◆ Your task:
Take every line containing "free" out of the records.

◆ Recorded information:

`src/pee_pkg.sv`:
```
// shared types and constants for the postfix expression evaluator
// no dependencies; used by pee_cell, pee_alu and the top level
`default_nettype none

package pee_pkg;

    localparam int unsigned STACK_DEPTH_DEF = 16;
    localparam int unsigned WORD_W = 32;
    localparam int unsigned STATUS_W = 3;

    localparam logic [7:0] CH_ZERO  = 8'd48;
    localparam logic [7:0] CH_NINE  = 8'd57;
    localparam logic [7:0] CH_PLUS  = 8'h2b;
    localparam logic [7:0] CH_MINUS = 8'h2d;
    localparam logic [7:0] CH_STAR  = 8'h2a;

    typedef enum logic [STATUS_W-1:0] {
        ST_OK         = 3'd0,
        ST_TOO_LONG   = 3'd1,
        ST_TOO_FEW    = 3'd2,
        ST_INVALID    = 3'd3,
        ST_INCOMPLETE = 3'd4
    } t_status;

    typedef enum logic [1:0] {
        ALU_ADD = 2'd0,
        ALU_SUB = 2'd1,
        ALU_MUL = 2'd2
    } t_alu_op;

    // per-cell move: take the word from the cell nearer the top, or the deeper one
    typedef struct packed {
        logic take_up;
        logic take_down;
    } t_cell_ctrl;

endpackage

`default_nettype wire

```
`src/pee_cell.sv`:
```
// one stack cell: holds a word, loads from either neighbour
// depends on pee_pkg
`default_nettype none

module pee_cell (
    input  wire                          i_clk,
    input  wire pee_pkg::t_cell_ctrl     i_ctrl,
    input  wire [pee_pkg::WORD_W-1:0]    i_up,
    input  wire [pee_pkg::WORD_W-1:0]    i_down,
    output logic [pee_pkg::WORD_W-1:0]   o_word
);

    logic [pee_pkg::WORD_W-1:0] r_word;
    logic [pee_pkg::WORD_W-1:0] n_word;

    always_comb begin
        n_word = r_word;
        if (i_ctrl.take_up) begin
            n_word = i_up;
        end else if (i_ctrl.take_down) begin
            n_word = i_down;
        end
    end

    // payload only, no reset
    always_ff @(posedge i_clk) begin
        r_word <= n_word;
    end

    assign o_word = r_word;

endmodule

`default_nettype wire

```
`src/pee_alu.sv`:
```
// operator unit: second op first, wrapping at word width
// depends on pee_pkg
`default_nettype none

module pee_alu (
    input  wire pee_pkg::t_alu_op        i_op,
    input  wire [pee_pkg::WORD_W-1:0]    i_second,
    input  wire [pee_pkg::WORD_W-1:0]    i_first,
    output logic [pee_pkg::WORD_W-1:0]   o_result
);

    always_comb begin
        case (i_op)
            pee_pkg::ALU_ADD: o_result = i_second + i_first;
            pee_pkg::ALU_SUB: o_result = i_second - i_first;
            pee_pkg::ALU_MUL: o_result = i_second * i_first;
            default:          o_result = '0;
        endcase
    end

endmodule

`default_nettype wire

```
`src/postfix_expression_evaluator.sv`:
```
// postfix evaluator: one character word per cycle while the skid slot is free, on a row of stack cells
// latency: a result word is on the outputs the cycle after its end marker or error,
//   later only while the output is held
// throughput: one input word every cycle; the input stalls only while a second result
//   word is parked in the skid slot behind the output word
// reset: clears the stack count, error flag and both output slots; cell words are not cleared
`default_nettype none

module postfix_expression_evaluator #(
    parameter int unsigned STACK_DEPTH = pee_pkg::STACK_DEPTH_DEF
) (
    input  wire                                 i_clk,
    input  wire                                 i_rst_n,
    input  wire                                 i_in_valid,
    output logic                                o_in_ready,
    input  wire                                 i_op,
    input  wire  [7:0]                          i_char_code,
    output logic                                o_out_valid,
    input  wire                                 i_out_ready,
    output logic [pee_pkg::STATUS_W-1:0]        o_status,
    output logic signed [pee_pkg::WORD_W-1:0]   o_value
);

    // depends on pee_pkg, pee_cell, pee_alu
    localparam int unsigned CNT_W = $clog2(STACK_DEPTH + 1);
    localparam logic [CNT_W-1:0] DEPTH_C = CNT_W'(STACK_DEPTH);
    localparam logic [CNT_W-1:0] ONE_C = CNT_W'(1);
    localparam logic [CNT_W-1:0] TWO_C = CNT_W'(2);

    // control registers
    logic [CNT_W-1:0] r_count, n_count;
    logic             r_err, n_err;

    // output slot and skid slot
    logic                        r_out_valid, n_out_valid;
    pee_pkg::t_status            r_out_status, n_out_status;
    logic [pee_pkg::WORD_W-1:0]  r_out_value, n_out_value;
    logic                        r_skid_valid, n_skid_valid;
    pee_pkg::t_status            r_skid_status, n_skid_status;
    logic [pee_pkg::WORD_W-1:0]  r_skid_value, n_skid_value;

    // decoded word
    logic                        w_accept;
    logic                        w_is_digit;
    logic                        w_is_oper;
    pee_pkg::t_alu_op            w_alu_op;
    logic                        w_push;
    logic                        w_binop;
    logic                        w_res_valid;
    pee_pkg::t_status            w_res_status;
    logic [pee_pkg::WORD_W-1:0]  w_res_value;
    logic [pee_pkg::WORD_W-1:0]  w_alu_result;
    logic [pee_pkg::WORD_W-1:0]  w_top_in;
    logic [3:0]                  w_digit;

    // cell row, index 0 is top of stack
    logic [pee_pkg::WORD_W-1:0]  w_word [STACK_DEPTH];
    pee_pkg::t_cell_ctrl         w_ctrl [STACK_DEPTH];

    // a new word is taken as long as the skid slot is free
    assign o_in_ready = !r_skid_valid;
    assign w_accept   = i_in_valid && o_in_ready;

    assign w_is_digit = (i_char_code >= pee_pkg::CH_ZERO) && (i_char_code <= pee_pkg::CH_NINE);
    assign w_is_oper  = (i_char_code == pee_pkg::CH_PLUS) || (i_char_code == pee_pkg::CH_MINUS)
                        || (i_char_code == pee_pkg::CH_STAR);
    assign w_digit    = 4'(i_char_code - pee_pkg::CH_ZERO);

    always_comb begin
        case (i_char_code)
            pee_pkg::CH_PLUS:  w_alu_op = pee_pkg::ALU_ADD;
            pee_pkg::CH_MINUS: w_alu_op = pee_pkg::ALU_SUB;
            default:           w_alu_op = pee_pkg::ALU_MUL;
        endcase
    end

    pee_alu u_alu (
        .i_op     (w_alu_op),
        .i_second (w_word[1]),
        .i_first  (w_word[0]),
        .o_result (w_alu_result)
    );

    // stack count, error flag and result of this word
    always_comb begin
        n_count      = r_count;
        n_err        = r_err;
        w_push       = 1'b0;
        w_binop      = 1'b0;
        w_res_valid  = 1'b0;
        w_res_status = pee_pkg::ST_OK;
        w_res_value  = '0;
        if (w_accept) begin
            if (i_op) begin
                // end marker: report unless an error was already given, then clear
                if (!r_err) begin
                    w_res_valid = 1'b1;
                    if (r_count == '0) begin
                        w_res_status = pee_pkg::ST_TOO_FEW;
                    end else if (r_count > ONE_C) begin
                        w_res_status = pee_pkg::ST_INCOMPLETE;
                    end else begin
                        w_res_value = w_word[0];
                    end
                end
                n_count = '0;
                n_err   = 1'b0;
            end else if (!r_err) begin
                if (w_is_digit) begin
                    if (r_count >= DEPTH_C) begin
                        w_res_valid  = 1'b1;
                        w_res_status = pee_pkg::ST_TOO_LONG;
                        n_err        = 1'b1;
                    end else begin
                        w_push  = 1'b1;
                        n_count = r_count + ONE_C;
                    end
                end else if (w_is_oper) begin
                    if (r_count < TWO_C) begin
                        w_res_valid  = 1'b1;
                        w_res_status = pee_pkg::ST_TOO_FEW;
                        n_err        = 1'b1;
                    end else begin
                        w_binop = 1'b1;
                        n_count = r_count - ONE_C;
                    end
                end else begin
                    w_res_valid  = 1'b1;
                    w_res_status = pee_pkg::ST_INVALID;
                    n_err        = 1'b1;
                end
            end
        end
    end

    // push shifts every cell down; an operator puts its result in the top
    // cell and pulls the deeper cells up by one
    assign w_top_in = w_push ? {{(pee_pkg::WORD_W-4){1'b0}}, w_digit} : w_alu_result;

    for (genvar g = 0; g < STACK_DEPTH; g++) begin : g_cell
        logic [pee_pkg::WORD_W-1:0] w_up;
        logic [pee_pkg::WORD_W-1:0] w_down;

        if (g == 0) begin : g_top
            assign w_up              = w_top_in;
            assign w_ctrl[g].take_up = w_push || w_binop;
        end else begin : g_mid
            assign w_up              = w_word[g-1];
            assign w_ctrl[g].take_up = w_push;
        end

        if (g == STACK_DEPTH - 1) begin : g_last
            assign w_down = w_word[g];
        end else begin : g_inner
            assign w_down = w_word[g+1];
        end

        if (g == 0) begin : g_top_down
            assign w_ctrl[g].take_down = 1'b0;
        end else begin : g_rest_down
            assign w_ctrl[g].take_down = w_binop;
        end

        pee_cell u_cell (
            .i_clk  (i_clk),
            .i_ctrl (w_ctrl[g]),
            .i_up   (w_up),
            .i_down (w_down),
            .o_word (w_word[g])
        );
    end

    // output slot with skid behind it
    always_comb begin
        n_out_valid   = r_out_valid;
        n_out_status  = r_out_status;
        n_out_value   = r_out_value;
        n_skid_valid  = r_skid_valid;
        n_skid_status = r_skid_status;
        n_skid_value  = r_skid_value;
        if (r_out_valid && !i_out_ready) begin
            // output held: a fresh result parks in the skid slot
            if (w_res_valid) begin
                n_skid_valid  = 1'b1;
                n_skid_status = w_res_status;
                n_skid_value  = w_res_value;
            end
        end else if (r_skid_valid) begin
            n_out_valid   = 1'b1;
            n_out_status  = r_skid_status;
            n_out_value   = r_skid_value;
            n_skid_valid  = 1'b0;
        end else begin
            n_out_valid   = w_res_valid;
            n_out_status  = w_res_status;
            n_out_value   = w_res_value;
        end
    end

    always_ff @(posedge i_clk) begin
        if (!i_rst_n) begin
            r_count      <= '0;
            r_err        <= 1'b0;
            r_out_valid  <= 1'b0;
            r_skid_valid <= 1'b0;
        end else begin
            r_count      <= n_count;
            r_err        <= n_err;
            r_out_valid  <= n_out_valid;
            r_skid_valid <= n_skid_valid;
        end
        r_out_status  <= n_out_status;
        r_out_value   <= n_out_value;
        r_skid_status <= n_skid_status;
        r_skid_value  <= n_skid_value;
    end

    assign o_out_valid = r_out_valid;
    assign o_status    = r_out_status;
    assign o_value     = $signed(r_out_value);

    // count never passes the depth
    a_count_bound: assert property (@(posedge i_clk) disable iff (!i_rst_n)
        r_count <= DEPTH_C)
        else $error("stack count above depth");

    // skid slot only fills behind a held output
    a_skid_behind_out: assert property (@(posedge i_clk) disable iff (!i_rst_n)
        r_skid_valid |-> r_out_valid)
        else $error("skid word without output word");

    // an accepted end marker leaves an empty, error-free stack
    a_end_clears: assert property (@(posedge i_clk) disable iff (!i_rst_n)
        (w_accept && i_op) |=> (r_count == '0 && !r_err))
        else $error("end marker did not clear the stack");

    // characters arriving after an error leave the stack alone
    a_err_holds: assert property (@(posedge i_clk) disable iff (!i_rst_n)
        (w_accept && !i_op && r_err) |=> ($stable(r_count) && r_err))
        else $error("stack moved while an error was latched");

    // a result never arrives while the skid slot is occupied
    a_no_overrun: assert property (@(posedge i_clk) disable iff (!i_rst_n)
        r_skid_valid |-> !w_res_valid)
        else $error("result word with no free slot");

endmodule

`default_nettype wire
```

◆ Result of this task:
// postfix evaluator: one character word per cycle while the skid slot is free, on a row of stack cells
    // a new word is taken as long as the skid slot is free
    // an accepted end marker leaves an empty, error-free stack
        else $error("result word with no free slot");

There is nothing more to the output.